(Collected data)
Start of Block

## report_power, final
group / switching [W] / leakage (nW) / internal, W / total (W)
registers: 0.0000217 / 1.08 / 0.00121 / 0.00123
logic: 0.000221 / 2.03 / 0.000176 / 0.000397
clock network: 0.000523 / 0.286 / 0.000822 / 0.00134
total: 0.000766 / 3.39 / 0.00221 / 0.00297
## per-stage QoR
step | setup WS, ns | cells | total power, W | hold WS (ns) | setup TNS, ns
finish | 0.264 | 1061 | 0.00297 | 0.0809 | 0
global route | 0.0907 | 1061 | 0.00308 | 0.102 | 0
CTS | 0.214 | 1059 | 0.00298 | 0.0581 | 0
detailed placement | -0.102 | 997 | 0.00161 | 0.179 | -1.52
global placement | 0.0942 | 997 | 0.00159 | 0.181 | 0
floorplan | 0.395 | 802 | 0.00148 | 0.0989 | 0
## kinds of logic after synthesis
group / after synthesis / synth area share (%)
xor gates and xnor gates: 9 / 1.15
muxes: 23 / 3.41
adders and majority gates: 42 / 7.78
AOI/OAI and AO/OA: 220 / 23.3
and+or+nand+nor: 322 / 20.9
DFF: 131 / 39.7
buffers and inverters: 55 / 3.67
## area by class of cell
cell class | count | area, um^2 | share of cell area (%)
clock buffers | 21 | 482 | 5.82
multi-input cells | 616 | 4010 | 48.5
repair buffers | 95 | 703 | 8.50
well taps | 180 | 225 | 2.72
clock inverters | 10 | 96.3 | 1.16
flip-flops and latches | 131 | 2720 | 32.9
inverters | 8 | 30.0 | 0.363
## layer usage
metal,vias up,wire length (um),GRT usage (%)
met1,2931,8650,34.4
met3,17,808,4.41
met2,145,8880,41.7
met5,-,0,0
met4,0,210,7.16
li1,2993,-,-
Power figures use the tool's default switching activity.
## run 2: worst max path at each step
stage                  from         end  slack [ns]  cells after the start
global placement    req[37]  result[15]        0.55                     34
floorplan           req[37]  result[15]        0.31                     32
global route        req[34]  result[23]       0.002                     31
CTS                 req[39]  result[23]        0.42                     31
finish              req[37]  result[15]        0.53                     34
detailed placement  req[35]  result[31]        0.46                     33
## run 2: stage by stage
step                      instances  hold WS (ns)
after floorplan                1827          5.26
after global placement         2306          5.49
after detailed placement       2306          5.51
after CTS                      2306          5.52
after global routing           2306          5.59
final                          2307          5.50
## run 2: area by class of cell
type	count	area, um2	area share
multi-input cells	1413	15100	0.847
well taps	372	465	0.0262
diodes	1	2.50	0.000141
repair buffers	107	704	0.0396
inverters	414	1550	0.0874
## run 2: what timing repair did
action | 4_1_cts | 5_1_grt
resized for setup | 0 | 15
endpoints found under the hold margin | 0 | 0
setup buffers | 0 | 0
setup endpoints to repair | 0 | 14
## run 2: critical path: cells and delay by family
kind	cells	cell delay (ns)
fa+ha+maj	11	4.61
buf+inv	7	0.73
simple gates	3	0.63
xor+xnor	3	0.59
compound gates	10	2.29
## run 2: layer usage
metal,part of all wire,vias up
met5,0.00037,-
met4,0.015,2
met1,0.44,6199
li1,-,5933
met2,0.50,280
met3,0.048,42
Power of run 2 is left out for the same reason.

End of Block

The lines in the records above that include the word "inverters" must be copied out.

_Exercise answer_:
buffers and inverters: 55 / 3.67
clock inverters | 10 | 96.3 | 1.16
inverters | 8 | 30.0 | 0.363
inverters	414	1550	0.0874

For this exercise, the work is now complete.